Code for the NAACL 2019 paper "Improving Robustness of Machine Translation with Synthetic Noise"
pytorch (tested on version 0.3.0.post4)
docopt
tqdm
- Fetch the data
mkdir data
mkdir work_dir
cd data/
wget http://www.statmt.org/europarl/v7/fr-en.tgz
wget http://www.statmt.org/wmt15/dev-v2.tgz
wget http://www.cs.cmu.edu/~pmichel1/hosting/MTNT.1.0.tar.gz
The training data consists of fr-en parallel data from europarl. The noisy data is collected from Reddit (https://arxiv.org/abs/1809.00388).
- Untar the files
tar -xvzf fr-en.tgz
tar -xvzf dev-v2.tgz
tar xvzf MTNT.1.0.tar.gz
- Preparing the data for training and testing includes selecting sentences of length less than 50, selecting subset of data and removing html tags
cd ../
sed '/<seg/!d' data/dev/newsdiscussdev2015-fren-ref.en.sgm | sed -e 's/\s*<[^>]*>\s*//g' > data/dev/dev.en
sed '/<seg/!d' data/dev/newsdiscussdev2015-fren-src.fr.sgm | sed -e 's/\s*<[^>]*>\s*//g' > data/dev/dev.fr
python prune_sentences.py data/europarl-v7.fr-en.fr data/europarl-v7-50.fr-en.fr data/europarl-v7.fr-en.en data/europarl-v7-50.fr-en.en 50
head -n1000000 data/europarl-v7-50.fr-en.fr > train.fr
head -n1000000 data/europarl-v7-50.fr-en.en > train.en
cut -f2 -d$'\t' MTNT/train/train.fr-en.tsv > train.mtnt.fr
cut -f3 -d$'\t' MTNT/train/train.fr-en.tsv > train.mtnt.en
cut -f2 -d$'\t' MTNT/valid/valid.fr-en.tsv > dev.mtnt.fr
cut -f3 -d$'\t' MTNT/valid/valid.fr-en.tsv > dev.mtnt.en
cut -f3 -d$'\t' MTNT/test/test.fr-en.tsv > test.mtnt.en
cut -f2 -d$'\t' MTNT/test/test.fr-en.tsv > test.mtnt.fr
- Use spe encoding to create sub-word data. Highly recommended ! Below command assumes you have spe models placed in sp_models/, specifically, europarl-v7.fr-en.en.model and europarl-v7.fr-en.fr.model. We have provided these files in the repository with vocab size 16k.

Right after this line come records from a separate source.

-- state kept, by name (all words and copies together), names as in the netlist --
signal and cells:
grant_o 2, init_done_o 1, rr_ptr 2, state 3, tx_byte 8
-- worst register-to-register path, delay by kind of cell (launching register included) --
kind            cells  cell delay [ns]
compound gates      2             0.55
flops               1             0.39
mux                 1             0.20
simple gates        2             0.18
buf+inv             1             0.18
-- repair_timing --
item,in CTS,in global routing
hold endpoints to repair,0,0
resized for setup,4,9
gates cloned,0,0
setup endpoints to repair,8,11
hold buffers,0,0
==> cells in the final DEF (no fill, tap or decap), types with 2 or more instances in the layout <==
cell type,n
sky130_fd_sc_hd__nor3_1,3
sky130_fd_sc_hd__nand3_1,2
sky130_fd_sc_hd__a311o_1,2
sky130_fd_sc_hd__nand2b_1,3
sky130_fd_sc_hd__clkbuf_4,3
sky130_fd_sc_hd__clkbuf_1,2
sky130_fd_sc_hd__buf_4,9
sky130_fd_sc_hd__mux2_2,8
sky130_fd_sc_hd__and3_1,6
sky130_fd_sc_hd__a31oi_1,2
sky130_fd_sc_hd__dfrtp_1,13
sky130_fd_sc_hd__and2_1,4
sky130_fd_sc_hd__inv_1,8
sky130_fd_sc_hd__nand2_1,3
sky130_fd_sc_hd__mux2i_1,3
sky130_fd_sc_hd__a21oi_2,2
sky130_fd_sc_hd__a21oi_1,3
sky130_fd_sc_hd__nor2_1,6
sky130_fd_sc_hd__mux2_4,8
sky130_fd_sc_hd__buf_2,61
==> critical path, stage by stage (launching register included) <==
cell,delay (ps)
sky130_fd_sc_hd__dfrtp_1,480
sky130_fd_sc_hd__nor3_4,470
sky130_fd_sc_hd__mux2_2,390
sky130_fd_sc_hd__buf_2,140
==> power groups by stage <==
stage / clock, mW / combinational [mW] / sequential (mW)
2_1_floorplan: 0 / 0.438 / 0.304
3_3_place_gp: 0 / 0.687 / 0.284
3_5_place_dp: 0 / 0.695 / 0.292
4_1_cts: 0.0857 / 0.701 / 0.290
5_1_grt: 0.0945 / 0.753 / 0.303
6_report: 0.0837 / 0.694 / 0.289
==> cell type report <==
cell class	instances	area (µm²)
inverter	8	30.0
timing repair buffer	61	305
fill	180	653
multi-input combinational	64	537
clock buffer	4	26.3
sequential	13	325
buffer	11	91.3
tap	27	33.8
===== src/rtl/morse_char_encoder.sv =====
// ASCII-to-Morse feeder: FIFO-buffers chars, issues LSB-first code words to the sequencer, inserts letter/word gaps.
// Latency: char pushed at edge N into an idle, empty block gives send_o in cycle N+3; per letter 4 + done latency + LETTER_GAP_CYC.
// Backpressure: char_ready_o = !full. Build macro MORSE_TIMEOUT_EN adds a done_i watchdog in WAIT_DONE.
module morse_char_encoder #(
   parameter int FIFO_DEPTH     = 8,
   parameter int CODE_W         = 8,
   parameter int LETTER_GAP_CYC = 16,
   parameter int WORD_GAP_CYC   = 64,
   parameter int TIMEOUT_CYC    = 4096
) (
   input  logic                        clk_i,
   input  logic                        rst_i,
   input  logic [7:0]                  char_i,
   input  logic                        char_valid_i,
   output logic                        char_ready_o,
   output logic [CODE_W-1:0]           code_o,
   output logic [5:0]                  len_o,
   output logic                        send_o,
   input  logic                        done_i,
   output logic                        busy_o,
   output logic                        err_o,
   output logic [$clog2(FIFO_DEPTH):0] fifo_level_o
);
   localparam int AW        = $clog2(FIFO_DEPTH);
   localparam int LW        = AW + 1;
   localparam int GAP_MAX_A = (LETTER_GAP_CYC > WORD_GAP_CYC) ? LETTER_GAP_CYC : WORD_GAP_CYC;
   localparam int GAP_MAX   = (GAP_MAX_A > TIMEOUT_CYC) ? GAP_MAX_A : TIMEOUT_CYC;
   localparam int GW        = $clog2(GAP_MAX + 1);
   localparam logic [GW-1:0] LETTER_GAP = GW'(LETTER_GAP_CYC);
   localparam logic [GW-1:0] WORD_GAP   = GW'(WORD_GAP_CYC);
   localparam logic [LW-1:0] FULL_LVL   = LW'(FIFO_DEPTH);

   typedef enum logic [2:0] {IDLE, FETCH, LOOKUP, SEND, WAIT_DONE, GAP} state_t;

   state_t        state_q, state_d;
   logic [7:0]    mem [FIFO_DEPTH];
   logic [AW-1:0] wr_ptr, rd_ptr;
   logic [LW-1:0] level;
   logic          push, pop;
   logic [7:0]    char_q, c_up;
   logic [8:0]    rom;            // {supported, len-1, code}
   logic [GW-1:0] gap_q, gap_d;
   logic          load_code, set_err;

   assign char_ready_o = (level != FULL_LVL);
   assign push         = char_valid_i && char_ready_o;
   assign fifo_level_o = level;
   assign send_o       = (state_q == SEND);
   assign busy_o       = (state_q != IDLE) || (level != '0);

   always_ff @(posedge clk_i) begin
      if (push) mem[wr_ptr] <= char_i;
   end

   always_ff @(posedge clk_i) begin
      if (rst_i) begin
         wr_ptr <= '0;
         rd_ptr <= '0;
         level  <= '0;
      end else begin
         if (push) wr_ptr <= wr_ptr + AW'(1);
         if (pop)  rd_ptr <= rd_ptr + AW'(1);
         case ({push, pop})
            2'b10:   level <= level + LW'(1);
            2'b01:   level <= level - LW'(1);
            default: ;
         endcase
      end
   end

   // Lowercase folds onto uppercase; code bit 0 is the first symbol, 1 = dash.
   always_comb begin
      c_up = char_q;
      if (char_q >= "a" && char_q <= "z") c_up = char_q - 8'h20;
      rom = '0;
      case (c_up)
         "A": rom = {1'b1, 3'd1, 5'h02};
         "B": rom = {1'b1, 3'd3, 5'h01};
         "C": rom = {1'b1, 3'd3, 5'h05};
         "D": rom = {1'b1, 3'd2, 5'h01};
         "E": rom = {1'b1, 3'd0, 5'h00};
         "F": rom = {1'b1, 3'd3, 5'h04};
         "G": rom = {1'b1, 3'd2, 5'h03};
         "H": rom = {1'b1, 3'd3, 5'h00};
         "I": rom = {1'b1, 3'd1, 5'h00};
         "J": rom = {1'b1, 3'd3, 5'h0E};
         "K": rom = {1'b1, 3'd2, 5'h05};
         "L": rom = {1'b1, 3'd3, 5'h02};
         "M": rom = {1'b1, 3'd1, 5'h03};
         "N": rom = {1'b1, 3'd1, 5'h01};
         "O": rom = {1'b1, 3'd2, 5'h07};
         "P": rom = {1'b1, 3'd3, 5'h06};
         "Q": rom = {1'b1, 3'd3, 5'h0B};
         "R": rom = {1'b1, 3'd2, 5'h02};
         "S": rom = {1'b1, 3'd2, 5'h00};
         "T": rom = {1'b1, 3'd0, 5'h01};
         "U": rom = {1'b1, 3'd2, 5'h04};
         "V": rom = {1'b1, 3'd3, 5'h08};
         "W": rom = {1'b1, 3'd2, 5'h06};
         "X": rom = {1'b1, 3'd3, 5'h09};
         "Y": rom = {1'b1, 3'd3, 5'h0D};
         "Z": rom = {1'b1, 3'd3, 5'h03};
         "0": rom = {1'b1, 3'd4, 5'h1F};
         "1": rom = {1'b1, 3'd4, 5'h1E};
         "2": rom = {1'b1, 3'd4, 5'h1C};
         "3": rom = {1'b1, 3'd4, 5'h18};
         "4": rom = {1'b1, 3'd4, 5'h10};
         "5": rom = {1'b1, 3'd4, 5'h00};
         "6": rom = {1'b1, 3'd4, 5'h01};
         "7": rom = {1'b1, 3'd4, 5'h03};
         "8": rom = {1'b1, 3'd4, 5'h07};
         "9": rom = {1'b1, 3'd4, 5'h0F};
         default: rom = '0;
      endcase
   end

`ifdef MORSE_TIMEOUT_EN
   localparam logic [GW-1:0] TO_LIM = GW'(TIMEOUT_CYC - 1);
   logic [GW-1:0] wd_q;

   always_ff @(posedge clk_i) begin
      if (rst_i || state_q != WAIT_DONE) wd_q <= '0;
      else                               wd_q <= wd_q + GW'(1);
   end
`endif

   always_comb begin
      state_d   = state_q;
      gap_d     = gap_q;
      load_code = 1'b0;
      set_err   = 1'b0;
      pop       = 1'b0;
      case (state_q)
         IDLE:   if (level != '0) state_d = FETCH;
         FETCH: begin
            pop     = 1'b1;
            state_d = LOOKUP;
         end
         LOOKUP: begin
            if (rom[8]) begin
               load_code = 1'b1;
               state_d   = SEND;
            end else if (char_q == 8'h20) begin
               gap_d   = WORD_GAP;
               state_d = GAP;
            end else begin
               set_err = 1'b1;
               state_d = IDLE;
            end
         end
         SEND:   state_d = WAIT_DONE;
         WAIT_DONE: begin
            if (done_i) begin
               gap_d   = LETTER_GAP;
               state_d = GAP;
            end
`ifdef MORSE_TIMEOUT_EN
            else if (wd_q >= TO_LIM) begin
               gap_d   = LETTER_GAP;
               set_err = 1'b1;
               state_d = GAP;
            end
`endif
         end
         // A count of N gives N idle cycles here; a count of 0 still spends one.
         GAP: begin
            if (gap_q <= GW'(1)) state_d = IDLE;
            else                 gap_d   = gap_q - GW'(1);
         end
         default: state_d = IDLE;
      endcase
   end

   always_ff @(posedge clk_i) begin
      if (rst_i) begin
         state_q <= IDLE;
         gap_q   <= '0;
         char_q  <= '0;
         code_o  <= '0;
         len_o   <= '0;
         err_o   <= 1'b0;
      end else begin
         state_q <= state_d;
         gap_q   <= gap_d;
         if (pop) char_q <= mem[rd_ptr];
         if (load_code) begin
            code_o <= CODE_W'(rom[4:0]);
            len_o  <= 6'(rom[7:5]);
         end
         if (set_err) err_o <= 1'b1;
      end
   end
endmodule


===== config.mk =====
export PLATFORM = sky130hd
export DESIGN_NAME = morse_char_encoder
export DESIGN_NICKNAME = d
export VERILOG_FILES = /design/src/rtl/morse_char_encoder.sv
export SDC_FILE = /design/constraint.sdc
export NUM_CORES = 1
export LEC_CHECK = 0
export CORE_ASPECT_RATIO = 1.25
export CORE_MARGIN = 1.5
export CORE_UTILIZATION = 63
export CTS_CLUSTER_SIZE = 12
export DETAILED_ROUTE_END_ITERATION = 6
export PLACE_DENSITY = 0.82
export SYNTH_ARGS = -nofsm -noshare
export SYNTH_HDL_FRONTEND = slang
export SYNTH_SLANG_ARGS = --single-unit

===== constraint.sdc =====
create_clock -name clk_i -period 4.7 [get_ports clk_i]
set_clock_uncertainty 0.15 [all_clocks]
set_input_delay 0.47 -clock clk_i [delete_from_list [all_inputs] [get_ports clk_i]]
set_output_delay 0.47 -clock clk_i [all_outputs]
set_load 0.1 [all_outputs]

After elaboration in Yosys (flattened, before gate mapping)
Memories as Yosys holds them, arrays and structs flattened. A register that Yosys moved wholly into a read port is not among the register bits.
Index checks and enable logic that the tools add are counted.
Widths: inputs -> output; s select.
{"block": "totals", "reg_bits": 35, "ram_bits": 64, "rom_bits": 1152, "out_inout_bits": 22, "elab_cells": 66, "n_memories": 2}
{"memory": "(no name shown)", "depth": 128, "word_bits": 9, "rd": 1, "rd_ports_with_merged_regs": 0, "write_ports": 0, "line": "76", "text": "case (c_up)"}
{"memory": "mem", "depth": 8, "word_bits": 8, "rd": 1, "rd_ports_with_merged_regs": 1, "write_ports": 1, "line": "36", "text": "logic [7:0] mem [FIFO_DEPTH];"}
{"block": "op_classes", "n_addsub": 6, "n_lt_le_gt_ge": 3, "n_eq_ne": 15, "mux": 22, "n_reduce_logical": 10}
{"op": "$mux 13", "count": 4}
{"op": "$pmux 13 s3", "count": 1}
{"op": "$pmux 3 s6", "count": 1}
{"op": "$mux 3", "count": 5}
{"op": "$le 13x1->1 const B", "count": 1}
{"op": "$sub 13x1->13 const B", "count": 1}
{"op": "$ne 2x2->1 const B", "count": 6}
{"op": "$mux 9", "count": 1}
{"op": "$eq 8x6->1 const B", "count": 1}
{"op": "$ge 8x7->1 const B", "count": 1}
{"op": "$le 8x7->1 const B", "count": 1}
{"op": "$mux 1", "count": 8}
{"op": "$mux 8", "count": 1}
{"op": "$pmux 4 s2", "count": 1}
{"op": "$sub 8x6->8 const B", "count": 1}
{"op": "$add 3x1->3 const B", "count": 2}
{"op": "$eq 3x2->1 const B", "count": 2}
{"op": "$eq 3x3->1 const B", "count": 2}
{"op": "$reduce_bool 3->1", "count": 2}
{"op": "$reduce_and 5->1", "count": 1}
{"op": "$add 4x1->4 const B", "count": 1}
{"op": "$ne 4x4->1 const B", "count": 1}
{"op": "$reduce_bool 4->1", "count": 1}
{"op": "$sub 4x1->4 const B", "count": 1}
{"op": "other kinds (8)", "count": 9}

Depth between registers and ports, before layout
An unclocked memory read counts as a cell.
{"block": "depth", "depth_word": 7, "mapped_depth": 11}

Worst setup path after synthesis
OpenSTA, ideal clock, no wires.
{"block": "synth_timing", "kind": "flip-flop to flip-flop", "from": "register level[3] (netlist: fifo_level_o[3])", "to": "register level[3] (netlist: fifo_level_o[3])", "arrival_ps": 3514, "required_ps": 4480, "path_slack_ps": 966, "stages_incl_launch_ff": 10, "path_buffers": 0, "period_less_slack_ps": 3734, "cell_sequence": "dfxtp_1 > nand2_1 > nand2_1 > ha_1 > ha_1 > a21o_1 > a21oi_1 > xnor2_1 > or3_1 > a21oi_1"}
{"block": "synth_between", "elab_chain_len": 4, "word_cells_on_any_way": 8, "classes_between": "add/sub (2); eq/ne (3); mux (1); reduce/logical (2)"}
{"item": "start: declaration", "line": "38", "text": "logic [LW-1:0] level;"}
{"item": "start signal: assignment", "line": "64", "text": "2'b10: level <= level + LW'(1);"}
{"item": "start signal: assignment", "line": "65", "text": "2'b01: level <= level - LW'(1);"}
{"item": "$ne 4x4->1 (*)", "line": "45", "text": "assign char_ready_o = (level != FULL_LVL);"}
{"item": "named net char_ready_o", "line": "15", "text": "output logic char_ready_o,"}
{"item": "$logic_and 1x1->1 (*)", "line": "46", "text": "assign push = char_valid_i && char_ready_o;"}
{"item": "$eq 2x1->1 or $eq 2x2->1 (tied branches)", "line": "63", "text": "case ({push, pop})"}
{"item": "$pmux 4 s2 or $reduce_bool 2->1 (tied branches)"}
Mark *: on every way through the listed nets, which the timed path passes. The rest lies on a longest branch.
A chain may end at the register's enable or synchronous reset.

Worst setup path in the final report
{"block": "layout_timing", "from": "register char_q[1], read port of mem", "to": "register code_o[3]"}
{"block": "layout_between", "elab_chain_len": 7, "word_cells_on_any_way": 9, "classes_between": "add/sub (1); order compare (2); mux (4); reduce/logical (1); memory (1)"}
{"item": "start: declaration", "line": "40", "text": "logic [7:0] char_q, c_up;"}
{"item": "$ge 8x7->1 or $le 8x7->1 (tied branches)", "line": "74", "text": "if (char_q >= \"a\" && char_q <= \"z\") c_up = char_q - 8'h20;"}
{"item": "$logic_and 1x1->1", "line": "74"}
{"item": "$mux 8 (*)", "line": "74"}
{"item": "$mem_v2 128x9"}
{"item": "$mux 9 (*)", "line": "76"}
{"item": "$mux 1", "line": "140", "text": "if (rom[8]) begin"}
{"item": "$mux 1", "line": "133", "text": "case (state_q)"}
{"item": "end signal: assignment", "line": "187", "text": "code_o <= CODE_W'(rom[4:0]);"}
{"item": "end: declaration", "line": "16", "text": "output logic [CODE_W-1:0] code_o,"}
Every way passes the cells marked *; elsewhere a longest branch is shown, timed or not.
$ cat src/rtl/rng_harvester.sv
// rng_harvester
// Conditions raw ring-oscillator TRNG bytes into 16-bit random words.
// After a warm-up period, DECIM raw bytes are XOR-folded into one
// conditioned byte. A repetition-count health test watches the conditioned
// bytes. Pairs of bytes are packed into words and buffered in a 4-deep FIFO.
//
// Ports:
//   clk         - single clock, rising-edge
//   rst         - synchronous active-high reset
//   rnd         - raw entropy byte, sampled every cycle
//   rnd_ready   - consumer accepts rnd_word this cycle
//   rnd_valid   - rnd_word holds an unread word (FIFO non-empty)
//   rnd_word    - FIFO head word
//   health_fail - sticky repetition-count failure flag
//   dropped_cnt - saturating count of words lost to FIFO overflow
module rng_harvester #(
  parameter int DECIM     = 4,
  parameter int WARMUP    = 16,
  parameter int RCT_LIMIT = 8
) (
  input  logic        clk,
  input  logic        rst,
  input  logic [7:0]  rnd,
  input  logic        rnd_ready,
  output logic        rnd_valid,
  output logic [15:0] rnd_word,
  output logic        health_fail,
  output logic [7:0]  dropped_cnt
);

  localparam logic [3:0] FOLD_LAST = 4'(DECIM - 1);
  localparam logic [7:0] WARM_LAST = 8'(WARMUP - 1);
  localparam logic [7:0] RCT_LIM   = 8'(RCT_LIMIT);

  typedef enum logic [1:0] {
    S_WARMUP,
    S_RUN,
    S_FAIL
  } state_t;

  state_t      state;
  state_t      state_next;

  logic [7:0]  warm_cnt;
  logic [3:0]  fold_cnt;
  logic [7:0]  acc;
  logic [7:0]  prev_byte;
  logic [7:0]  rep_cnt;
  logic        have_prev;
  logic        half;
  logic [7:0]  hi_byte;

  logic [15:0] mem [4];
  logic [1:0]  rd_ptr;
  logic [1:0]  wr_ptr;
  logic [2:0]  count;

  logic        byte_done;
  logic [7:0]  cond_byte;
  logic [7:0]  rep_next;
  logic        rct_trip;
  logic        word_done;
  logic        pop;
  logic        push_ok;
  logic        drop;

  // Fold and health-test datapath. At fold count 0 the accumulator restarts
  // from rnd, so the same expression also covers DECIM=1.
  always_comb begin
    byte_done = (state == S_RUN) && (fold_cnt == FOLD_LAST);
    cond_byte = (fold_cnt == 4'd0) ? rnd : (acc ^ rnd);
    rep_next  = (have_prev && (cond_byte == prev_byte)) ? (rep_cnt + 8'd1) : 8'd1;
    rct_trip  = byte_done && (rep_next == RCT_LIM);
    word_done = byte_done && !rct_trip && half;
    pop       = rnd_valid && rnd_ready;
    push_ok   = word_done && ((count != 3'd4) || pop);
    drop      = word_done && !push_ok;
  end

  // Next-state logic; FAIL is only left through reset.
  always_comb begin
    state_next = state;
    case (state)
      S_WARMUP: if (warm_cnt == WARM_LAST) state_next = S_RUN;
      S_RUN:    if (rct_trip) state_next = S_FAIL;
      S_FAIL:   state_next = S_FAIL;
      default:  state_next = S_WARMUP;
    endcase
  end

  // Outputs come from registers only; the head is masked while empty.
  always_comb begin
    rnd_valid = (state != S_FAIL) && (count != 3'd0);
    rnd_word  = rnd_valid ? mem[rd_ptr] : 16'h0000;
  end

  always_ff @(posedge clk) begin
    if (rst) begin
      state <= S_WARMUP;
    end else begin
      state <= state_next;
    end
  end

  // Control and FIFO bookkeeping. A health trip flushes the FIFO and
  // discards the tripping byte.
  always_ff @(posedge clk) begin
    if (rst) begin
      warm_cnt    <= 8'd0;
      fold_cnt    <= 4'd0;
      acc         <= 8'd0;
      prev_byte   <= 8'd0;
      rep_cnt     <= 8'd0;
      have_prev   <= 1'b0;
      half        <= 1'b0;
      hi_byte     <= 8'd0;
      rd_ptr      <= 2'd0;
      wr_ptr      <= 2'd0;
      count       <= 3'd0;
      health_fail <= 1'b0;
      dropped_cnt <= 8'd0;
    end else begin
      if (state == S_WARMUP) begin
        warm_cnt <= warm_cnt + 8'd1;
      end

      if (state == S_RUN) begin
        fold_cnt <= byte_done ? 4'd0 : (fold_cnt + 4'd1);
        acc      <= cond_byte;
      end

      if (byte_done) begin
        prev_byte <= cond_byte;
        rep_cnt   <= rep_next;
        have_prev <= 1'b1;
        if (!rct_trip) begin
          if (!half) begin
            hi_byte <= cond_byte;
          end
          half <= ~half;
        end
      end

      if (rct_trip) begin
        health_fail <= 1'b1;
        rd_ptr      <= 2'd0;
        wr_ptr      <= 2'd0;
        count       <= 3'd0;
      end else begin
        if (push_ok) begin
          wr_ptr <= wr_ptr + 2'd1;
        end
        if (pop) begin
          rd_ptr <= rd_ptr + 2'd1;
        end
        count <= count + {2'b00, push_ok} - {2'b00, pop};
      end

      if (drop && (dropped_cnt != 8'hFF)) begin
        dropped_cnt <= dropped_cnt + 8'd1;
      end
    end
  end

  // Storage needs no reset: the head is masked whenever the FIFO is empty.
  always_ff @(posedge clk) begin
    if (!rst && push_ok && !rct_trip) begin
      mem[wr_ptr] <= {hi_byte, cond_byte};
    end
  end

endmodule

python encode_spm.py -m sp_models/europarl-v7.fr-en.fr.model -i data/train.fr -o data/train.tok.fr
python encode_spm.py -m sp_models/europarl-v7.fr-en.en.model -i data/train.en -o data/train.tok.en
python encode_spm.py -m sp_models/europarl-v7.fr-en.fr.model -i data/dev/dev.fr -o data/dev/dev.tok.fr
python encode_spm.py -m sp_models/europarl-v7.fr-en.en.model -i data/dev/dev.en -o data/dev/dev.tok.en
python encode_spm.py -m sp_models/europarl-v7.fr-en.fr.model -i data/test.mtnt.fr -o data/test.mtnt.tok.fr
- Training the model.
python vocab.py --train-src=data/train.tok.fr --train-tgt=data/train.tok.en data/vocab-bpe.bin --freq-cutoff 0
python nmt.py train --train-src="data/train.tok.fr" --train-tgt="data/train.tok.en" --dev-src="data/dev/dev.tok.fr" --dev-tgt="data/dev/dev.tok.en" --vocab="data/vocab.bin" --save-to="work_dir/" --valid-niter=1000 --batch-size=32 --hidden-size=256 --embed-size=512 --optim=1 --max-epoch=30 --uniform-init=0.1 --dropout=0.3 --lr=0.01 --clip-grad=20 --lr-decay=0.5 --patience=3 --tie-weights=1 --n_layers=2
- Decoding on the dev set, once the model is trained. Replace the model file name with the correct name.
python nmt.py decode --beam-size=5 --max-decoding-time-step=100 --embed-size=512 --tie-weights=1 --n_layers=2 --vocab="data/vocab-bpe.bin" "work_dir/model_epoch.t7" "data/dev/dev/dev.tok.fr" "work_dir/decode-fr-en.tok.txt"
python decode_spm.py -m sp_models/europarl-v7.fr-en.en.model -i work_dir/decode-fr-en.tok.txt -o work_dir/decode-fr-en.txt
- Compute the bleu score using the decoded file decode-fr-en.txt.
perl multi-bleu.perl "data/dev/dev.en" < "work_dir/decode-fr-en.txt"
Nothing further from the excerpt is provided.